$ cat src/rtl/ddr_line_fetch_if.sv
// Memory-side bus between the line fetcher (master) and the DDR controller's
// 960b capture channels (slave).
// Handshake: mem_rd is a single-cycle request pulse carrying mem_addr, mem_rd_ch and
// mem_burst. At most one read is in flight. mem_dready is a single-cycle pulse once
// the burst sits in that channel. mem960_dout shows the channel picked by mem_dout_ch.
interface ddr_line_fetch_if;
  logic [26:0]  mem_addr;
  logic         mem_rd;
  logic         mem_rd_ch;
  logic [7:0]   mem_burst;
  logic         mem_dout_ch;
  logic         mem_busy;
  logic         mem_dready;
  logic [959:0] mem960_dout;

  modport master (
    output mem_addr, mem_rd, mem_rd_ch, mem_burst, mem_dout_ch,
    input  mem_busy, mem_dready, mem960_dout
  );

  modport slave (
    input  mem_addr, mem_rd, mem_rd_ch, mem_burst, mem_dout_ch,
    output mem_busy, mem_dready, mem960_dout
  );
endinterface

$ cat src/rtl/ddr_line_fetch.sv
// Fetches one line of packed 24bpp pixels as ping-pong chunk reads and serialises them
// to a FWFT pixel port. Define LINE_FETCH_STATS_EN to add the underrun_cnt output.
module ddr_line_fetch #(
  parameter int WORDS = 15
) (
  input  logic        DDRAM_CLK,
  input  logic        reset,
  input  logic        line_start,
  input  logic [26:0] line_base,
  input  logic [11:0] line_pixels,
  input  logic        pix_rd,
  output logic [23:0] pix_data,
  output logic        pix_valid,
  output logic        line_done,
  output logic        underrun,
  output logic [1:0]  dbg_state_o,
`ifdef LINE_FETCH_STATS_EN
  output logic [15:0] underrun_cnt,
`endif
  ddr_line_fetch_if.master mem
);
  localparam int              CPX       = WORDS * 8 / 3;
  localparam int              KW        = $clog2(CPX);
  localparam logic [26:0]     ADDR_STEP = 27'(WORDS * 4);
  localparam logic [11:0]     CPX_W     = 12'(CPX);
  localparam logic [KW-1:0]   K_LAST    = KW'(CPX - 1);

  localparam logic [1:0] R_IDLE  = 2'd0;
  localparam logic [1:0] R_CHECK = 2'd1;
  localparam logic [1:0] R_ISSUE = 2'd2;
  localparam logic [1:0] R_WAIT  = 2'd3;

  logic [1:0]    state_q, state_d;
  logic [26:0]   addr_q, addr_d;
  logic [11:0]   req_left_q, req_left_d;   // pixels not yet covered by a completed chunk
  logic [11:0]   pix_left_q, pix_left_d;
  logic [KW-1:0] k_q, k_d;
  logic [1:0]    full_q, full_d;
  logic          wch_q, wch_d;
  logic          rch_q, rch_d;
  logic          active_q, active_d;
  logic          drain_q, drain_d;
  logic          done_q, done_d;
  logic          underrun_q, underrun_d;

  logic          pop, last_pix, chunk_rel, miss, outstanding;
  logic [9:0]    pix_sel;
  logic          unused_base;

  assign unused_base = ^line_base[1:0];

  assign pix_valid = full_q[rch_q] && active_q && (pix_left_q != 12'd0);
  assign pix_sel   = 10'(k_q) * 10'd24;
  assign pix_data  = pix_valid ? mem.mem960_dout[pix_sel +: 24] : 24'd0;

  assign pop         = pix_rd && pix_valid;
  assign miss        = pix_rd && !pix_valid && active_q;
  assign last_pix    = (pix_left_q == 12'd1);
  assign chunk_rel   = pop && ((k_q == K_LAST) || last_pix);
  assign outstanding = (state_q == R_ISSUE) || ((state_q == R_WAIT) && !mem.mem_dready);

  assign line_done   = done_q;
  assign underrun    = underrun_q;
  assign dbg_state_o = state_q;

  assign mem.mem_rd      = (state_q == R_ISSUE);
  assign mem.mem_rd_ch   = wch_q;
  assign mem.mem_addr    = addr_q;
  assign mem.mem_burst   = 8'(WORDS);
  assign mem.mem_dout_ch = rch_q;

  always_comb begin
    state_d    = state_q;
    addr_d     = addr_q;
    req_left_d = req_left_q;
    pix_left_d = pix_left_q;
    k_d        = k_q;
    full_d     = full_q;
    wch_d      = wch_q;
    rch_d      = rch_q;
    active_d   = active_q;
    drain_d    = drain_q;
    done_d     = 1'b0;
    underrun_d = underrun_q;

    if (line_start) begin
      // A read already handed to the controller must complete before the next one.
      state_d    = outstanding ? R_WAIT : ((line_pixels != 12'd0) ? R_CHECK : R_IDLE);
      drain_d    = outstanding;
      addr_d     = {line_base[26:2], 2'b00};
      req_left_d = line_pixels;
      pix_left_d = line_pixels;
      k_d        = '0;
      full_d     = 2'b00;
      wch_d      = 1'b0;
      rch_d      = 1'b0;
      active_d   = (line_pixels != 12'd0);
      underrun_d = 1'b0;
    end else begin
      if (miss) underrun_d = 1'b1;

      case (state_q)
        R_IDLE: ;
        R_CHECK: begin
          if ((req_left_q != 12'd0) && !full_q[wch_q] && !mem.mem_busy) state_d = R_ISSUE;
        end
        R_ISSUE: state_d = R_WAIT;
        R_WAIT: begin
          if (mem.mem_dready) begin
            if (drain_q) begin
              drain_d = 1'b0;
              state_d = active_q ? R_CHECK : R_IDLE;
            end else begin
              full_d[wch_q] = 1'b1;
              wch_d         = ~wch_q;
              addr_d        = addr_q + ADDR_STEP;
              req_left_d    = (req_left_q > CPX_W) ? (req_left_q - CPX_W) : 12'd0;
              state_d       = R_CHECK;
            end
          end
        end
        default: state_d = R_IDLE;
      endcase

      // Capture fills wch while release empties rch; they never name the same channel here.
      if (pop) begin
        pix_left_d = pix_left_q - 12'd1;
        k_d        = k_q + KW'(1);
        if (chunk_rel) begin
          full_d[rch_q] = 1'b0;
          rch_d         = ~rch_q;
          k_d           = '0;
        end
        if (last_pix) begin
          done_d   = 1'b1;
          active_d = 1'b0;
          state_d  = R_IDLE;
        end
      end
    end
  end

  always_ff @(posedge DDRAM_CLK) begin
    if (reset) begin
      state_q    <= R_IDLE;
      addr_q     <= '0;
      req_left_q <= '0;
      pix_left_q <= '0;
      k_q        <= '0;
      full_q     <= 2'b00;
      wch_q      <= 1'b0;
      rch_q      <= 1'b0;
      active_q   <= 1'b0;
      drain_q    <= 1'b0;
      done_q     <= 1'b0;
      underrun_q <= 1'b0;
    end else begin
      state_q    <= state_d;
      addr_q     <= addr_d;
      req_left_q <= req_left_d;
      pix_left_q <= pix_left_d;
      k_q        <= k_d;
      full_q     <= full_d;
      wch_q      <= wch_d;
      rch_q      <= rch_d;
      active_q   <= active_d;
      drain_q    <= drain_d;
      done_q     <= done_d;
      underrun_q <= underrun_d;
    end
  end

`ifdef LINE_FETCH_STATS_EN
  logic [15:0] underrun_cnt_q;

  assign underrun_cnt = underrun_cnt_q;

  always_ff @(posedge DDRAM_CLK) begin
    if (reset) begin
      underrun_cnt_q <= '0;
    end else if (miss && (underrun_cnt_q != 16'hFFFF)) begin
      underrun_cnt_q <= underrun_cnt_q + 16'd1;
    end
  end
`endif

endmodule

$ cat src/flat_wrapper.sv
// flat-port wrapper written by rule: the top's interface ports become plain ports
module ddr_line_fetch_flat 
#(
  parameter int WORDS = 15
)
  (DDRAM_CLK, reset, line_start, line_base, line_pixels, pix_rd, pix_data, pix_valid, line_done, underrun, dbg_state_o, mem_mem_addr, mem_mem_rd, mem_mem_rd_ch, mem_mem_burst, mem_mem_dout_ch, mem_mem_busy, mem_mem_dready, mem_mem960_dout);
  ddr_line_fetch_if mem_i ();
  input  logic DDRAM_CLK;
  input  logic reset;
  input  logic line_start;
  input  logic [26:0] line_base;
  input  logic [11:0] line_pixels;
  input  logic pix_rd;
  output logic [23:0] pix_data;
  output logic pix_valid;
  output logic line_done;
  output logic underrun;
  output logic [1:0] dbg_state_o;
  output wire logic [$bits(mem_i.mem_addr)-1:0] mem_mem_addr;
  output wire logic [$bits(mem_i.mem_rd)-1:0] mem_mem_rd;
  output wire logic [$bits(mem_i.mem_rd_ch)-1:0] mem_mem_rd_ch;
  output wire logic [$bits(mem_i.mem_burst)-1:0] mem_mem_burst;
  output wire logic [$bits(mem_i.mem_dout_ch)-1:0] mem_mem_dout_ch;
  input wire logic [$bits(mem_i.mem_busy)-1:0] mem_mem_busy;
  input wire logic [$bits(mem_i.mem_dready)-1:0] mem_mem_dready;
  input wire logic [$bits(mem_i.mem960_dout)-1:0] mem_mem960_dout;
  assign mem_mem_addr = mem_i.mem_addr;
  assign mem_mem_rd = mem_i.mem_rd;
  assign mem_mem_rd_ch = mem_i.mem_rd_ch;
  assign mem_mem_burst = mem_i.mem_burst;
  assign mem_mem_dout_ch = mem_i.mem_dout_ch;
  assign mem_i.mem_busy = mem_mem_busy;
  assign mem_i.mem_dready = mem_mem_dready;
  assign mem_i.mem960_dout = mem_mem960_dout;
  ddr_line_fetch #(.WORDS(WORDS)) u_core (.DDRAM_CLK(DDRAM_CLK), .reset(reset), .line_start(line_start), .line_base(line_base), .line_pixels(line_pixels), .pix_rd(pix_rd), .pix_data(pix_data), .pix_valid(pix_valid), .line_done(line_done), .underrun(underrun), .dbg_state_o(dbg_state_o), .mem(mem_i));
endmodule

---

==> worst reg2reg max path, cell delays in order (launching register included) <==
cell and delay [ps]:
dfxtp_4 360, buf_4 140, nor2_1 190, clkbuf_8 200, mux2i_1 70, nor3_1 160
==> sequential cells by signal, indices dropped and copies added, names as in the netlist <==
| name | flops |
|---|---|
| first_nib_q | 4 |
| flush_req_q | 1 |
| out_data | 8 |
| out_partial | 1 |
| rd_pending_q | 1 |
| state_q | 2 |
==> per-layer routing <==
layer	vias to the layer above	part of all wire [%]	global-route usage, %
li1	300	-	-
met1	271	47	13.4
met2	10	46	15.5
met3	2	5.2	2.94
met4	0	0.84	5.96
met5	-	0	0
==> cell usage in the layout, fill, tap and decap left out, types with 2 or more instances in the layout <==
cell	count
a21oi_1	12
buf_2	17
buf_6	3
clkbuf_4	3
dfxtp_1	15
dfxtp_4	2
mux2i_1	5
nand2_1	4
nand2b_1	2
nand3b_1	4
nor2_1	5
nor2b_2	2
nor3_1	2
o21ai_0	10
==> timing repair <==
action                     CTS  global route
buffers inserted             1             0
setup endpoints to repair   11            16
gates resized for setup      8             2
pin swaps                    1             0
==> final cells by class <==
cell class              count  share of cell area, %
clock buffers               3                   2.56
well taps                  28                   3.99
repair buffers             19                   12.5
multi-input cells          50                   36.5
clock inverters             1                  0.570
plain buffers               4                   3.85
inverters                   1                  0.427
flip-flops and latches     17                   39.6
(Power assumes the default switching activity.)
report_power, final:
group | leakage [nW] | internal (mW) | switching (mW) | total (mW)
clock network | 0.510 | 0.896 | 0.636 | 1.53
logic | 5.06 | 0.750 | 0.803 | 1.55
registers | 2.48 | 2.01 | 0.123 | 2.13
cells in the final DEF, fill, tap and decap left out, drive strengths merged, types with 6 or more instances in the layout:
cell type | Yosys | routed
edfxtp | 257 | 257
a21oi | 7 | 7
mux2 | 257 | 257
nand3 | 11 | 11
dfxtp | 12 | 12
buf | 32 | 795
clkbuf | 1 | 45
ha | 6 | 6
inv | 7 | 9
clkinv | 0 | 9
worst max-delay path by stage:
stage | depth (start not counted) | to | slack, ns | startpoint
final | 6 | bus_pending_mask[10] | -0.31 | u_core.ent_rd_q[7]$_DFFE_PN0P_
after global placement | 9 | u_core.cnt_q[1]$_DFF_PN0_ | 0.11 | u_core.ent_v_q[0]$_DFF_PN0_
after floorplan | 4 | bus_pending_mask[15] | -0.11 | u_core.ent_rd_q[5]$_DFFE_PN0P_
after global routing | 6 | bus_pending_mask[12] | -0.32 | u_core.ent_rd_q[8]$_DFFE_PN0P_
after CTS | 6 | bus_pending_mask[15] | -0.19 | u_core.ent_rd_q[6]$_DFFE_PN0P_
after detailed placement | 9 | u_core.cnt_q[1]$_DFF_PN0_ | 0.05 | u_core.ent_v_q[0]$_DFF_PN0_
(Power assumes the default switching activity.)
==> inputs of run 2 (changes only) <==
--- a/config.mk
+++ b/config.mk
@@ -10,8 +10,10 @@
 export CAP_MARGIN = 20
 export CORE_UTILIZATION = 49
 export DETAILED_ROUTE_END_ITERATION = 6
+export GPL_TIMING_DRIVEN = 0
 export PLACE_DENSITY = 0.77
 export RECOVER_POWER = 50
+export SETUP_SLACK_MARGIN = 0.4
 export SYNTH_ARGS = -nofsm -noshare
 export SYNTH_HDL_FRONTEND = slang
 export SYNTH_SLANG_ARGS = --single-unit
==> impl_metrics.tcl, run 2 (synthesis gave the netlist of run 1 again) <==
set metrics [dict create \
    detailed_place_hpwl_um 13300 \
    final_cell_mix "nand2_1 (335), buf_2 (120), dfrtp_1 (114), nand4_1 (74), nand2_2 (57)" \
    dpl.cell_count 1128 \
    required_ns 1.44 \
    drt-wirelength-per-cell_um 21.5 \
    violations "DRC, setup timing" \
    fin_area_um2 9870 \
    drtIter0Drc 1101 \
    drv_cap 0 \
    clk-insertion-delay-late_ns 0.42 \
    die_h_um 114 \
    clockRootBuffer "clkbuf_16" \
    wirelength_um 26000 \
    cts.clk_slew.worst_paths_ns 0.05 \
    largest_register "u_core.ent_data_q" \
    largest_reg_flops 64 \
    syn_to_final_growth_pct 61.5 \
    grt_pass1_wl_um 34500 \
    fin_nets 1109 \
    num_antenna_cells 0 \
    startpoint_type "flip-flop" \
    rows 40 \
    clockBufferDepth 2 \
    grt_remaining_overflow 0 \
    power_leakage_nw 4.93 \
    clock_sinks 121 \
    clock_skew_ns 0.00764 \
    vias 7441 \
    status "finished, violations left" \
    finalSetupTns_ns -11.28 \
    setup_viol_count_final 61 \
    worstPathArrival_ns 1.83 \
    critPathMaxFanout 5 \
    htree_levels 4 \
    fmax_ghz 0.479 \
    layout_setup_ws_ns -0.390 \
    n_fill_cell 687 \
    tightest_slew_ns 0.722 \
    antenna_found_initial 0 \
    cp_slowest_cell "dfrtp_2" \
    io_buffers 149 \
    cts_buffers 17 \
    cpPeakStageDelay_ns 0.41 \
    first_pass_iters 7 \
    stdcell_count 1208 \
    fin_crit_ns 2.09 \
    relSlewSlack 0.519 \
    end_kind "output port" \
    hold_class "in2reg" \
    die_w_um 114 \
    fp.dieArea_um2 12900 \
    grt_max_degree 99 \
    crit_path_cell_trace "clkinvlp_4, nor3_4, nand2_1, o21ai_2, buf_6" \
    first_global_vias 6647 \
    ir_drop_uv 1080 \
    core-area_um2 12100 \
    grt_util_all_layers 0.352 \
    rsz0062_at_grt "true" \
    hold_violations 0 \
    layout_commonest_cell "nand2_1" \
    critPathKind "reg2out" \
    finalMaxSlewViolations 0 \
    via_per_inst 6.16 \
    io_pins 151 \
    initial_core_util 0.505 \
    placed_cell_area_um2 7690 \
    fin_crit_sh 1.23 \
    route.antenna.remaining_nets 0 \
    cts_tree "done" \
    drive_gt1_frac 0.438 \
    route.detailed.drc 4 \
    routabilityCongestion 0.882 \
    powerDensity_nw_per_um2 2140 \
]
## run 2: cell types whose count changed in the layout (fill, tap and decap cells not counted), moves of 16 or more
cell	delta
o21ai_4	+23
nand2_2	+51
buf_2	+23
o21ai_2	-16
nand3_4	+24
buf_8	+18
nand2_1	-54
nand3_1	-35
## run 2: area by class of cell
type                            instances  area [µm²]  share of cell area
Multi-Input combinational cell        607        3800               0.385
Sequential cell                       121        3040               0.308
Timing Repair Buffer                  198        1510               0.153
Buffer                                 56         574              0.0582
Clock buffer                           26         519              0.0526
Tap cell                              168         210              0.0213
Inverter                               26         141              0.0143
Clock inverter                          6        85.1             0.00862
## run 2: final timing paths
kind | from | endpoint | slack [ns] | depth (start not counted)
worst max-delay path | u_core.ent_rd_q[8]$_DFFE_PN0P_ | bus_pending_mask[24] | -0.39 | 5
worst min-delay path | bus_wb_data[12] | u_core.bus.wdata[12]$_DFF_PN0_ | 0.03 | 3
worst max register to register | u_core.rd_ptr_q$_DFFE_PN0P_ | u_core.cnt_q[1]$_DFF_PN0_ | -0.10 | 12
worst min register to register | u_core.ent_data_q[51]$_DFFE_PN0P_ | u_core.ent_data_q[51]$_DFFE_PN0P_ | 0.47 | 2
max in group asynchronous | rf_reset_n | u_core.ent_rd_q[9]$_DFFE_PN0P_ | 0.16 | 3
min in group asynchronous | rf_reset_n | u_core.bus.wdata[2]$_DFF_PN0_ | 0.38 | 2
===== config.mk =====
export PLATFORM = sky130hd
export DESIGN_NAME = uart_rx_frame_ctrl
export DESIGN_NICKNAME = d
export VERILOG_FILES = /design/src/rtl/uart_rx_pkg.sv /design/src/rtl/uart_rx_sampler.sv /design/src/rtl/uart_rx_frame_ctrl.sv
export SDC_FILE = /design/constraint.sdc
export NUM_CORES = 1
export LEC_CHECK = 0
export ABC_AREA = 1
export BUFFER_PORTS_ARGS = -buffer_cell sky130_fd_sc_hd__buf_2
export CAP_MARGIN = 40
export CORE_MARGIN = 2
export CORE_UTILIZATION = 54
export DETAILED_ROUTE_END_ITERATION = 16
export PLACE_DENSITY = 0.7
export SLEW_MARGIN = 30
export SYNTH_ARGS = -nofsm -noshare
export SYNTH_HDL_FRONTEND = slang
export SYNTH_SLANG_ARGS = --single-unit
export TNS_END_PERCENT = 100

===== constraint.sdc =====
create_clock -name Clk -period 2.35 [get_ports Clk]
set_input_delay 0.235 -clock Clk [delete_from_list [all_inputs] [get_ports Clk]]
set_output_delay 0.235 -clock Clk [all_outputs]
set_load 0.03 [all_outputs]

[Exercise instructions]: Beginning with the line above that contains "fin_nets 1109 \", copy each line exactly up to and including the line that contains "htree_levels 4 \", and go no further.

[Exercise result]:
    fin_nets 1109 \
    num_antenna_cells 0 \
    startpoint_type "flip-flop" \
    rows 40 \
    clockBufferDepth 2 \
    grt_remaining_overflow 0 \
    power_leakage_nw 4.93 \
    clock_sinks 121 \
    clock_skew_ns 0.00764 \
    vias 7441 \
    status "finished, violations left" \
    finalSetupTns_ns -11.28 \
    setup_viol_count_final 61 \
    worstPathArrival_ns 1.83 \
    critPathMaxFanout 5 \
    htree_levels 4 \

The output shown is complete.